Does palliative care improve quality? A survey of bereaved family members

The purpose of this study was to gather the empirical data that would either prove or disprove the validity of the assumption that relatives of patients in palliative care regard the quality of received medicare, on the part of their loved ones, in generally positive terms. This establishes the study in question, as such that was meant to contribute to the ongoing debate, as to whether the very concept of palliative care should be considered thoroughly legitimate.

According to the authors, the study’s subject matter is not well-researched. Nevertheless, they do mention the studies by Teno, Prigerson, Azoulay, Weiner, and Roth, as such that contain several discursively relevant insights, in this respect. The main of them is that it is specifically some people’s impression that their terminally ill relatives are not being adequately cared for in the palliative care units, which represents the issue of concern.

The study’s framework is best identified as empirical research, concerned with collecting the relevant data, quantifying it, and interpreting what should be considered the obtained results’ discursive implications.

Gelfman, Meier, and Morrison refrained from coming up with the articulated hypothesis, in regards to what should be deemed the significance of the would-be obtained findings. Nevertheless, how they proceeded to conduct the study’s sub-sequential phases implies that the authors did aim to find evidence, in support of the idea that the continual legitimization of the palliative care practice does benefit society in several different ways.

The study’s independent variables included: the age of palliative/non-palliative patients and the affiliated family-members (the actual respondents), the specifics of respondents/patients’ racial background/social status, and the severity of the provided diagnosis (cancer vs. non-cancer). The main dependent variable, in this respect, was the varying degree of respondents’ contentment with the manner of how their palliative/non-palliative family members have been treated at the hospital (Mount Sinai Medical Center).
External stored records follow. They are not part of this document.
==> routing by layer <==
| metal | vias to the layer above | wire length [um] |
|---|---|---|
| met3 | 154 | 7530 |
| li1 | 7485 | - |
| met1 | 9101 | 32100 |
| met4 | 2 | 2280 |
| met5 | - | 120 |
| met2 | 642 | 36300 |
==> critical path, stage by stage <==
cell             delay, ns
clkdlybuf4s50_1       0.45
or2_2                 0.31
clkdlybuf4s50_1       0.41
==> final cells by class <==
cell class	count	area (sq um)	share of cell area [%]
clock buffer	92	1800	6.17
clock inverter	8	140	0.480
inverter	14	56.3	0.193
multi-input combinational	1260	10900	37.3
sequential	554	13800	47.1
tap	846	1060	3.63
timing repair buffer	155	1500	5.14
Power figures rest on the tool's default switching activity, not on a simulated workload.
<file path="flow/run.sh">
#!/bin/bash
# OpenROAD 26Q1-2900-gdf79404cd8, Yosys 0.63+post, stock flow scripts
make -C /OpenROAD-flow-scripts/flow DESIGN_CONFIG=/design/flow/config.mk WORK_HOME=/design/flow/orfs finish
</file>
<file path="flow/config.mk">
export PLATFORM = sky130hd
export DESIGN_NAME = Main
export DESIGN_NICKNAME = Main
export VERILOG_FILES = /design/flow/design.v
export SDC_FILE = /design/flow/constraint.sdc
export NUM_CORES = 4
export LEC_CHECK = 1
export CORE_UTILIZATION = 40
</file>
<file path="flow/constraint.sdc">
current_design Main

set clk_period 6.4
set clk_io_pct 0.2

create_clock -name clk0 -period $clk_period [get_ports {CLK}]

set non_clock_inputs [all_inputs -no_clocks]
set_input_delay [expr $clk_period * $clk_io_pct] -clock clk0 $non_clock_inputs
set_output_delay [expr $clk_period * $clk_io_pct] -clock clk0 [all_outputs]
</file>
<file path="flow/design.v">
`timescale 1ns / 1ps
module Decoder(IN, OUT);
	input [3:0]IN;
	output [7:0]OUT;
	function [7:0]decode;
		input [3:0]in;
		begin
		case (in)
			0:decode =  8'b11000000;
			1:decode =  8'b11111001;
			2:decode =  8'b10100100;
			3:decode =  8'b10110000;
			4:decode =  8'b10011001;
			5:decode =  8'b10010010;
			6:decode =  8'b10000010;
			7:decode =  8'b11111000;
			8:decode =  8'b10000000;
			9:decode =  8'b10010000;
			10:decode = 8'b10001000;
			11:decode = 8'b10000011;
			12:decode = 8'b11000110;
			13:decode = 8'b10100001;
			14:decode = 8'b10000110;
			15:decode = 8'b10001110;
			default:decode = 8'bXXXXXXXX;
		endcase
	end
	endfunction
	assign OUT = decode(IN);
endmodule
`timescale 1ns / 1ps
module DividerForDynamicLighting(CLK, CE_OUT);
	input CLK;
	output CE_OUT;
	reg[14:0] Q = 15'b000_0000_0000_0000;
	reg CE_OUT = 1'b0;
	always @(posedge CLK) begin
		if(Q == 20000) begin
			Q <= 15'b000_0000_0000_0000;
			CE_OUT <= ~CE_OUT;
		end
		else
			Q <= Q + 15'b000_0000_0000_0001;
	end
endmodule
`timescale 1ns / 1ps
module IndexSelector(Switches, Index);
	input [7:0]Switches;
	output [3:0]Index;
	function [3:0]switch;
		input [7:0]SW;
		begin
			case (SW)
				8'b00000001:switch = 0;
				8'b00000010:switch = 1;
				8'b00000100:switch = 2;
				8'b00001000:switch = 3;
				8'b00010000:switch = 4;
				8'b00100000:switch = 5;
				8'b01000000:switch = 6;
				8'b10000000:switch = 7;
				default:switch = 4'bXXXX;
			endcase
		end
	endfunction
	assign Index = switch(Switches);
endmodule
`timescale 1ns / 1ps
module Main(CLK, SW1, SW2, SW3, SW4, SW5, SW6, SW7, SW8,
				SW17, SW18,SW22, DOUT, SIG1, SIG2);
	input CLK, SW1, SW2, SW3, SW4, SW5, SW6, SW7, SW8;
	input SW17, SW18, SW22;
	output SIG1, SIG2;
	output [7:0] DOUT;
	wire S_CLK;
	wire [3:0]index;
	wire [3:0]OUT1;
	wire [3:0]OUT2;
	wire [3:0]OUT;
	integer j = 0;
	reg[3:0] indexregister[0:7];
	reg[3:0] OPA = 4'b0000;
	reg[3:0] OPR = 4'b0000;
	reg[3:0] accumulator = 4'b1010;
	reg [3:0]status = 4'b0101;
	reg [3:0] temp = 4'b1010;
	initial begin
		indexregister[0] = 4'b0000;
		indexregister[1] = 4'b0001;
		indexregister[2] = 4'b0010;
		indexregister[3] = 4'b0011;
		indexregister[4] = 4'b0100;
		indexregister[5] = 4'b0101;
		indexregister[6] = 4'b0110;
		indexregister[7] = 4'b0111;
	end
	always @ (SW17)begin
		if (SW17 == 1) begin
			OPR <= {SW1,SW2,SW3,SW4};
			OPA <= {SW5,SW6,SW7,SW8};
			temp <= accumulator;
		end
		if (SW17 == 0) begin
			if (OPR == 4'b0001)begin
				accumulator <= OPA;
				status <= 4'b0000;
			end
			if (OPR == 4'b0010) begin
				if(OPA >= 0 && OPA <= 7)begin
					indexregister[OPA] <= accumulator;
					status <= 4'b0000;
				end
			end
			if (OPR == 4'b0011) begin
				if(OPA >= 0 && OPA <= 7)begin
					accumulator <= indexregister[OPA];
					status <= 4'b0000;
				end
			end
			if (OPR == 4'b0100) begin
				if(OPA >= 0 && OPA <= 7)begin
					{status,accumulator} <= temp + indexregister[OPA];
				end
			end
			if (OPR == 4'b0101) begin
				if(OPA >= 0 && OPA <= 7)begin
					{status, accumulator} <= temp - indexregister[OPA];
				end
			end
			if (OPR == 4'b0110) begin
					accumulator <= ~temp;
					status <= 4'b0000;
			end
			if (OPR == 4'b0111) begin
				if(OPA >= 0 && OPA <= 7)begin
					accumulator <= temp & indexregister[OPA];
					status <= 4'b0000;
				end
			end
			if (OPR == 4'b1000) begin
				if(OPA >= 0 && OPA <= 7)begin
					accumulator <= temp | indexregister[OPA];
					status <= 4'b0000;
				end
			end
			if (OPR == 4'b1001) begin
				if(OPA >= 0 && OPA <= 7)begin
					accumulator <= temp ^ indexregister[OPA];
					status <= 4'b0000;
				end
			end
		end
	end
	DividerForDynamicLighting DFDL(.CLK(CLK), .CE_OUT(S_CLK));
	IndexSelector indexselector(.Switches({SW8,SW7,SW6,SW5,SW4,SW3,SW2,SW1}),.Index(index));
	OutputSelector outputselector(.SW18(SW18),.SW22(SW22),.switches({SW1,SW2,SW3,SW4,SW5,SW6,SW7,SW8})
											,.instruction({OPR,OPA}), .index(indexregister[index]), .accumulator(accumulator)
											,.status(status),.OUT1(OUT1), .OUT2(OUT2));
	Selector selector(.SW(S_CLK), .CNT1(OUT1), .CNT2(OUT2), .CNT(OUT));
	Switcher switcher(.CLK(S_CLK), .D1(SIG1), .D2(SIG2));
	Decoder decoder(.IN(OUT), .OUT(DOUT));
endmodule
`timescale 1ns / 1ps
module OutputSelector(SW18, SW22, switches, instruction, index, accumulator, status, OUT1, OUT2);
	input SW18, SW22;
	input [7:0]instruction;
	input [7:0]switches;
	input [3:0]index;
	input [3:0]accumulator;
	input [3:0]status;
	output [3:0]OUT1;
	output [3:0]OUT2;
	function [7:0]switch;
		input [1:0]SW;
		input [7:0]instruction;
		input [7:0]switches;
		input [3:0]index;
		input [3:0]accumulator;
		input [3:0]status;
		begin
			case(SW)
				2'b00: switch = switches;
				2'b01: switch = instruction;
				2'b10: switch = {4'b0000,index};
				2'b11: switch = {status, accumulator};
				default: switch = 8'bXXXXXXXX;
			endcase
		end
	endfunction
	assign {OUT2, OUT1} = switch({SW18,SW22}, instruction, switches, index, accumulator, status);
endmodule
`timescale 1ns / 1ps
module Selector(SW, CNT1, CNT2, CNT);
	input [3:0]CNT1;
	input [3:0]CNT2;
	input SW;
	output [3:0]CNT;
	function [3:0]switch;
		input [3:0]temp1;
		input [3:0]temp2;
		input SW;
		begin
		case (SW)
			0:switch = temp1;
			1:switch = temp2;
			default:switch = 4'bXXXX;
		endcase
	end
	endfunction
	assign CNT = switch(CNT1, CNT2, SW);
endmodule
`timescale 1ns / 1ps
module Switcher(CLK, D1, D2);
	input CLK;
	output D1;
	output D2;
	function [1:0]switch;
		input SW;
		begin
		case (SW)
			0:switch = 2'b10;
			1:switch = 2'b01;
			default:switch = 2'bXX;
		endcase
	end
	endfunction
	assign {D1, D2} = switch(CLK);
endmodule
</file>
==> flow/design.v <==
`timescale 1ns / 10ps
`timescale 1ns/1ps
module alu(
   a,    
   b,    
   op,    
   out    
   );
   parameter DSIZE = 4;
   input [DSIZE-1:0] a, b;
   input [2:0] op;
   output [DSIZE-1:0] out;
	reg [DSIZE-1:0] out; 
always @(a or b or op )
begin
   case(op)
       3'b000: out = a+b;
       3'b001: out = a - b;
       3'b010: out = a & b;
       3'b011:  out = a^b;
       3'b100: out = a<=b;
       3'b101: out = a*b;
	   3'b110: out = a+b;
	   default: out = 0;  
   endcase
end
endmodule
==> flow/run.sh <==
#!/bin/bash
# OpenROAD 26Q1-2900-gdf79404cd8, Yosys 0.63+post, stock flow scripts
make -C /OpenROAD-flow-scripts/flow DESIGN_CONFIG=/design/flow/config.mk WORK_HOME=/design/flow/orfs finish
==> flow/config.mk <==
export PLATFORM = sky130hd
export DESIGN_NAME = alu
export DESIGN_NICKNAME = alu
export VERILOG_FILES = /design/flow/design.v
export SDC_FILE = /design/flow/constraint.sdc
export NUM_CORES = 4
export LEC_CHECK = 1
export CORE_AREA = 10 10 78 78
export DIE_AREA = 0 0 88 88
==> flow/constraint.sdc <==
current_design alu

set clk_period 2.7
set clk_io_pct 0.2

create_clock -name clk0 -period $clk_period

set non_clock_inputs [all_inputs -no_clocks]
set_input_delay [expr $clk_period * $clk_io_pct] -clock clk0 $non_clock_inputs
set_output_delay [expr $clk_period * $clk_io_pct] -clock clk0 [all_outputs]
==> run_results.csv <==
group,metric,value,unit
status,outcome,"finished, final reports clean",
logic_synthesis,logic_family,"adder cells",
drt,dr_total_vias,695,
place,dp.cells,173,
final_timing,worstMarginPinSlew,296,ps
setup_path,cp_max_fo,2,
setup_path,cpMaxStageDelayCell,"ha_4",
final_timing,finalHoldViolCount,0,
power_and_ir_drop,p_per_area,179,mW/mm²
final_timing,setup_ws,41.4,ps
final_timing,setup_violations,0,
logic_synthesis,synth_cells,83,
final_timing,rsz0062_at_grt,"yes",
global_routing,gr-usage-all-layers,5.14,%
final_timing,min_period,2660,ps
logic_synthesis,yosys_warnings,1,
place,dp_slack,-909,ps
final_timing,final.setup.tns,0,ps
finish,nClkBuffers,0,
logic_synthesis,postSynthAreaPerCell,7.87,µm²
global_routing,grt_pass1_vias,766,
final_timing,fmax,376,MHz
logic_synthesis,synthMuxAreaShare,1.53,%
setup_path,startpoint_type,"input port",
flow_run,warning_count,37,
finish,flops,0,
place,io_buffers,15,
finish,final_area,0.00118,mm²
finish,area_growth,81.2,%
floorplanning,chipArea,0.00774,mm²
logic_synthesis,synth_cell_type_count,35,
logic_synthesis,compound_area_share,24.1,%
global_routing,antenna_found_initial,0,
floorplanning,die_w,88,µm
final_timing,period_used_share,98.5,%
logic_synthesis,xor_share,13.4,%
floorplanning,rows,24,
floorplanning,core-area,0.00441,mm²
drt,drt_pass1_iterations,4,
drt,routedWlPerCell,11.0,µm
drt,drtIter0Drc,13,
setup_path,path_class,"in -> out",
drt,drc,0,
clock_tree,cts_hold_buf,0,
place,place_congestion,0.855,
drt,diodes,0,
place,dp_hpwl,1.61,mm
global_routing,grt_max_degree,8,
drt,ant_nets,0,
setup_path,worstPathCellList,"buf_8, inv_4, buf_6, nor2_4, ha_4, ha_4, ha_4, xnor2_2, xnor2_2, xnor2_2, o211ai_1, buf_2",
final_timing,relSlewSlack,80.2,%
finish,area.sequential,0,µm²
setup_path,critical-path-max-stage-delay,210,ps
logic_synthesis,yosys-stat-cells,83,
final_timing,drv_slew,0,
drt,wl,1.92,mm
final_timing,hold-worst-slack,1630,ps
logic_synthesis,ys_seq_share,0,%
setup_path,cp_data_required_time,2160,ps
global_routing,grt_overflow_total,0,
floorplanning,die_y,88,µm
floorplanning,io-pin-count,15,
power_and_ir_drop,p_leak,0.522,nW
drt,viasPerCell,3.99,
worst_hold_path,min_path_type,"in -> out",
finish,drive_gt1_share,51.6,%
floorplanning,fp_util,14.8,%
power_and_ir_drop,vdd_drop_max,35.1,µV
setup_path,cp_data_arrival_time,2120,ps
setup_path,end_kind,"output port",
logic_synthesis,fa_ha_area_share,29.1,%
place,postPlaceCellArea,0.00103,mm²
logic_synthesis,ys_area,653,µm²
logic_synthesis,synth_area,653,µm²
global_routing,grt_pass1_wl,3.39,mm
finish,final_cells,174,
flow_run,max_cap_violations,0,
logic_synthesis,simple_gate_area_share,19.7,%
-- synthesized netlist by cell type, drive strengths merged, types with 3 or more instances --
master  number  share of area [%]
ha          12                 23
xnor2        7                9.4
nand2        7                4.0
o21ai        4                3.6
buf          4                6.3
nand3b       3                3.4
xor2         3                4.0
a21oi        6                5.2
inv         10                5.7
-- critical path: cells and delay by family --
kind	cells	cell delay, ps
xor+xnor	3	430
simple gates	1	90
compound gates	1	150
fa+ha+maj	3	580
buf+inv	4	330
-- power by group --
| group | internal [mW] | switching (mW) |
|---|---|---|
| Combinational | 0.122 | 0.0904 |
| Clock | 0 | 0 |
| Sequential | 0 | 0 |
| Total | 0.122 | 0.0904 |
-- cells by family (layout without fill, tap and decap cells) --
family,after synthesis,in the layout
AND/OR/NAND/NOR,22,22
buffers and inverters,14,53
multiplexers,1,1
adder cells (fa/ha/maj),14,14
AND-OR/OR-AND,22,22
XOR/XNOR,10,10
-- metal layers --
layer	GRT usage [%]	up-vias	wire (µm)
met2	8.86	19	887
met4	0.435	0	0
met3	1.12	0	165
li1	-	369	-
met5	0	-	0
met1	6.63	307	866
-- stage by stage --
stage          total power [mW]  util, %
6_report                  0.212     26.8
2_1_floorplan            0.0965        -
3_3_place_gp              0.182     23.3
3_5_place_dp              0.182     23.3
4_1_cts                   0.195     25.3
5_1_grt                   0.238     26.8
-- cell usage in the layout (no fill, tap or decap), types with 4 or more instances in the layout --
master,Yosys,final
inv_1,10,6
clkdlybuf4s50_1,0,5
ha_4,0,7
ha_1,12,4
nand2_1,7,6
buf_6,3,6
buf_4,1,25
xnor2_2,0,4
-- final timing paths --
path  from  endpoint  slack (ps)  depth (start not counted)
max   a[0]    out[3]          40                         12
min   b[0]    out[0]        1630                          5
-- layout make-up --
cell class / count / area [µm²]
fill: 456 / 3230
inverter: 10 / 40.0
multi-input combinational: 69 / 721
tap: 52 / 65.1
timing repair buffer: 43 / 358
-- timing repair --
action | 4_1_cts | 5_1_grt
buffers inserted | 1 | 0
gates resized | 55 | 18
pin swaps | 17 | 7
endpoints found under the setup margin | 4 | 4
Power and IR drop assume default switching activity.
==> /design/flow/design.v <==
`timescale 1ns / 10ps
module adder(
   a,    
   b,    
   out    
   );
   parameter DSIZE = 8;
   input [DSIZE-1:0] a, b;
   output [DSIZE-1:0] out;
assign out = a+b;
endmodule
==> /design/flow/run.sh <==
#!/bin/bash
# OpenROAD 26Q1-2900-gdf79404cd8, Yosys 0.63+post, stock flow scripts
make -C /OpenROAD-flow-scripts/flow DESIGN_CONFIG=/design/flow/config.mk WORK_HOME=/design/flow/orfs finish
==> /design/flow/config.mk <==
export PLATFORM = sky130hd
export DESIGN_NAME = adder
export DESIGN_NICKNAME = adder
export VERILOG_FILES = /design/flow/design.v
export SDC_FILE = /design/flow/constraint.sdc
export NUM_CORES = 4
export LEC_CHECK = 1
export CORE_AREA = 10 10 70 70
export DIE_AREA = 0 0 80 80
==> /design/flow/constraint.sdc <==
current_design adder

set clk_period 5.8
set clk_io_pct 0.2

create_clock -name clk0 -period $clk_period

set non_clock_inputs [all_inputs -no_clocks]
set_input_delay [expr $clk_period * $clk_io_pct] -clock clk0 $non_clock_inputs
set_output_delay [expr $clk_period * $clk_io_pct] -clock clk0 [all_outputs]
The study does not feature any explicitly stated assumptions. At the same time, however, it appears that, while conducting their research, the authors never ceased being observant of the discursive implications of the earlier mentioned studies. The main of them is that there is indeed a good rationale to expect that there would be a qualitative difference between the respondents’ perception of palliative care, on one hand, and their perception of usual care, on the other.

The main limitations of the study by Gelfman, Meier, and Morrison are as follows: it targeted only English-speaking family members; there is the element of ‘recall bias’ to the obtained answers; the researchers targeted only those family members with the experience of having had their relatives subjected to palliative/non-palliate care on a prolonged basis. This, of course, undermines the cross-sectional soundness of the study’s findings.

The study’s research design is concerned with the author’s decision to conduct “prospective quantitative telephonic interviews of family members of patients who died at Mount Sinai Medical Center between April and December 2005” (Gelfman, Meier, & Morrison, 2008, p. 22). The received responses were consequently quantified, as the mean of allowing the authors to come up with the inductive conclusions, in regards to the researched topic.

Out of 190 of the initially contacted respondents (who met the study’s eligibility criteria), only 149 agreed to provide answers to the interview questions, (54 palliative care family members and 95 non-palliative care family members), which sets the study’s rate of response at 78.4% (Gelfman, Meier, & Morrison, 2008). The respondents’ average age is calculated to account for 53.4 years. The percentile ratio of women-participants is 45.6.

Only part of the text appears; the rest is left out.